Félix, así se llama él, siempre ha sido un veterano luchador de los que cada vez van quedando menos y que, a pesar de muchos contratiempos y sinsabores derivados de su posicionamiento político como hombre de izquierdas, ahí sigue firme en sus ideas y dispuesto, como algunos que yo conozco, a asaltar castillos a plena luz del día si la causa que lo motiva va cargada de nobleza y guiada por sentimientos solidarios. Su amena conversación, siempre salpicada de miradas que dejaban traslucir chispazos de entusiasmo, me llevó a los difíciles años de la posguerra y a las duras condiciones de miseria y carencia de necesidades básicas que la España de aquellos años padeció. Con emoción me contó vivencias muy fuertes aunque dulcificadas de vez en cuando con alguna que otra anécdota; aunque lo hacía, a pesar de la tristeza con que impregnaba su relato, sin resentimientos y dejando entrever su enorme satisfacción por los grandes logros sociales que se alcanzaron tras la llegada de la democracia. Ahora bien, eso sí, sin renunciar a ese espíritu de lucha que siempre lo caracterizó y que tuvo a gala lucir a pesar incluso de ocasionar a su propia familia y a él mismo algún que otro grave contratiempo.

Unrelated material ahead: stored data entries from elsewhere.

This is an optimization exercise on Yosys and OpenROAD, whose aim is small area, a short achievable clock period and few clock cycles per item, not a production implementation. The RTL was checked by simulation tests, not by an equivalence proof against the original design.

`flow/config.mk`:
```
export PLATFORM = sky130hd
export DESIGN_NAME = pix_cond
export DESIGN_NICKNAME = pix_cond
export VERILOG_FILES = /design/flow/design.v
export SDC_FILE = /design/flow/constraint.sdc
export NUM_CORES = 4
export LEC_CHECK = 0
export CAP_MARGIN = 20
export CORE_MARGIN = 2
export CORE_UTILIZATION = 40
export SLEW_MARGIN = 20
```
`flow/constraint.sdc`:
```
create_clock -name core_clock -period 12.0 [get_ports {clk}]
set_input_delay 2.4000 -clock core_clock [delete_from_list [all_inputs] [get_ports {clk}]]
set_output_delay 2.4000 -clock core_clock [all_outputs]
set_load 0.01 [all_outputs]
```
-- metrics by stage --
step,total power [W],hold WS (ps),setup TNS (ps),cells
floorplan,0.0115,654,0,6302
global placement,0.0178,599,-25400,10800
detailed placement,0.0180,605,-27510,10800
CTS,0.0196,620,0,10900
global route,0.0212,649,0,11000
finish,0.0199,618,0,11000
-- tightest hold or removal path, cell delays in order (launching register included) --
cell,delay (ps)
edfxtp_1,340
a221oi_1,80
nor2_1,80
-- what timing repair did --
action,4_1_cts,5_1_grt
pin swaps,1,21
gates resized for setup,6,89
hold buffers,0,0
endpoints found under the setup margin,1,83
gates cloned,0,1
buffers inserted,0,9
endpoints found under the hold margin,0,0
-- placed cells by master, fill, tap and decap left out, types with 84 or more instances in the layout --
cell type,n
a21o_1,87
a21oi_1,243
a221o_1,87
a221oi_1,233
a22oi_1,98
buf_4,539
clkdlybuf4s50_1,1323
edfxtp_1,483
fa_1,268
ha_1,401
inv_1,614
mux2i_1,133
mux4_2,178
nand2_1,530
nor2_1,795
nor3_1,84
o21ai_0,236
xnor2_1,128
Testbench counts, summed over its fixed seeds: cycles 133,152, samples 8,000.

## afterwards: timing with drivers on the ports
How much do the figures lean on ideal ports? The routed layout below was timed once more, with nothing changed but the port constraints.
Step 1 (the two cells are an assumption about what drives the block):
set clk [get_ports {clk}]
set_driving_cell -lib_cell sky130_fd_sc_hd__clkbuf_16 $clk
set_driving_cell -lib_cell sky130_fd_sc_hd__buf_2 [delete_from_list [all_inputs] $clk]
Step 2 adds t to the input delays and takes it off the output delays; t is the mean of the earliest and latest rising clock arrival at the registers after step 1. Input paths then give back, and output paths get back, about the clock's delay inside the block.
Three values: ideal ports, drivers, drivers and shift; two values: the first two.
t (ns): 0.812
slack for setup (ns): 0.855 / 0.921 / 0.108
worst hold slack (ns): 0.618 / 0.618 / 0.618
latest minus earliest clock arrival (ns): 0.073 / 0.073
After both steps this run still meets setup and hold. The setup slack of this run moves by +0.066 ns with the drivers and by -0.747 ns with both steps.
From an optimization exercise on the open Yosys and OpenROAD flow, aimed at small area, a short achievable clock period and few clock cycles per item; shortcuts taken in it are not production practice.
Function was checked by simulation only, so behaviour that the tests miss may differ from the original.

## the baseline
## aes_cmac256
module aes_cmac256 (
  input  wire         clk,
  input  wire         rst,         
  output wire         in_ready,    
  input  wire         key_valid,
  input  wire [255:0] key,
  input  wire         blk_valid,
  input  wire [127:0] blk_data,
  input  wire         blk_last,
  input  wire [4:0]   blk_len,     
  output reg          tag_valid,
  output wire [127:0] tag
);
==> flow/config.mk <==
export PLATFORM = sky130hd
export DESIGN_NAME = aes_cmac256
export DESIGN_NICKNAME = aes_cmac256
export VERILOG_FILES = /design/flow/design.v
export SDC_FILE = /design/flow/constraint.sdc
export NUM_CORES = 4
export LEC_CHECK = 0
export CAP_MARGIN = 20
export CELL_PAD_IN_SITES_DETAIL_PLACEMENT = 1
export CELL_PAD_IN_SITES_GLOBAL_PLACEMENT = 2
export CORE_MARGIN = 2
export CORE_UTILIZATION = 60
export PLACE_DENSITY = 0.72
export SETUP_SLACK_MARGIN = 3
export SLEW_MARGIN = 20
==> flow/constraint.sdc <==
create_clock -name core_clock -period 9.0 [get_ports {clk}]
set_input_delay 1.8000 -clock core_clock [delete_from_list [all_inputs] [get_ports {clk}]]
set_output_delay 1.8000 -clock core_clock [all_outputs]
set_load 0.01 [all_outputs]
standard.sh (not shown) runs the stock make flow with config.mk's settings and CLKGATE_MAP_FILE= SYNTH_SCRIPT=/design/flow/synth_recipe.tcl, a recipe that flattens the netlist after the stock synthesis.
==> flow/flow/run.sh <==
#!/bin/bash
set -euo pipefail
W=$PWD
F=$W/flow
mkdir -p $W/mysynth

# ORFS's synth.tcl with only the ABC script swapped.
python3 - "$FLOW_HOME/scripts/synth.tcl" "$W/mysynth/synth.tcl" "$F/abc_map.script" <<'PY'
import sys
src, dst, script = sys.argv[1:]
s = open(src).read()
old = "  log_cmd abc {*}$abc_args\n"
assert s.count(old) == 1, "synth.tcl changed"
s = s.replace(old, "  set abc_args [lreplace $abc_args 1 1 %s]\n%s" % (script, old))
open(dst, "w").write(s)
PY
grep -q 'source $::env(SCRIPTS_DIR)/synth.tcl' synth_recipe.tcl
sed "s#source \$::env(SCRIPTS_DIR)/synth.tcl#source $W/mysynth/synth.tcl#" synth_recipe.tcl > $W/mysynth/synth_recipe.tcl

# standard.sh's make command, with that script, for the synth target only.
line=$(grep '^make ' standard.sh)
line=${line/SYNTH_SCRIPT=$W\/synth_recipe.tcl/SYNTH_SCRIPT=$W/mysynth/synth_recipe.tcl}
line=${line/\"\$\{@:-finish\}\"/synth}
grep -q "SYNTH_SCRIPT=$W/mysynth/synth_recipe.tcl" <<< "$line"
echo "$line" > $W/mysynth/make_synth.sh
bash $W/mysynth/make_synth.sh > $W/synth.log 2>&1

export BUFFER_PORTS_ARGS="-buffer_cell sky130_fd_sc_hd__buf_1"
bash standard.sh > $W/layout.log 2>&1
test -f out/final.def
==> flow/flow/abc_map.script <==
strash
&get -n
&fraig -x
&put
scorr
dc2
strash
&get -n
&dch -f
&nf
&put
buffer -c
topo
stime -c
upsize -c
dnsize -c
The baseline did not run to completion, as it errored out during global placement (3_3_place_gp).
Testbench counts of the baseline, summed over its fixed seeds: cycles 10,174, blocks 637.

Ni que decir tiene que sus ideas bullían con ímpetu en todo lo que me contaba y yo, mientras me quedaba embobado y asintiendo con leves meneos de cabeza a todo aquel repertorio con que estaba procurando que mi espera fuese más relajada, admiraba su fe inquebrantable en cambiar las cosas y mejorarlas. Luego le tocó, en una especie de guion que sólo él trazaba, dar un repaso a la Transición y al papel tan determinante que desempeñamos los docentes en aquel tiempo, tan lleno de ilusión y de expectativas, que él vivió muy de cerca por su vinculación con el mundillo de la enseñanza en Fuengirola. Se emocionaba recordando cómo en aquellos años éramos capaces de contagiarnos de ese espíritu de cambio y esperanza en que se cimentó el nuevo escenario político; todos comprometidos y dispuestos, en una insólita complicidad que asombró al mundo, a arrimar el hombro por encima de la ideología de cada cual.

De pronto sus palabras, que fluían con soltura y como si de un profesor se tratase, se entrecortaron cuando yo le hice un comentario y le pregunté su opinión acerca de la situación política que estamos viviendo y que se está prolongando ya más tiempo de la cuenta. Enseguida su entusiasta discurso dio paso a un silencio claramente delatador de que algo estaba pasando por su mente que ya no era tan emotivo; a la vez que un brillo especial se dibujó en sus ojos mientras se mecía la barba con cara de circunstancias. La alegría que había irradiado durante toda la conversación se apagó y sus vivarachos ojos, que hasta ese momento parecían querer transmitir con la mirada lo que sus palabras no eran capaces de dar más de sí, se entornaron; luego agachó la cabeza y hasta me pareció que algo parecido a una lágrima, o quizás fuese una mueca de decepción, se asomó por su mejilla; no estoy seguro pues su poblada barba de fray Leopoldo lo supo disimular bastante bien. En fin, qué les voy a contar a ustedes que no hayan visto ya por la calle de en medio.

Dedicado a Félix y a cuantos creyeron que merecía la pena luchar por otra vida mejor para quienes ni siquiera tuvieron tiempo de soñar.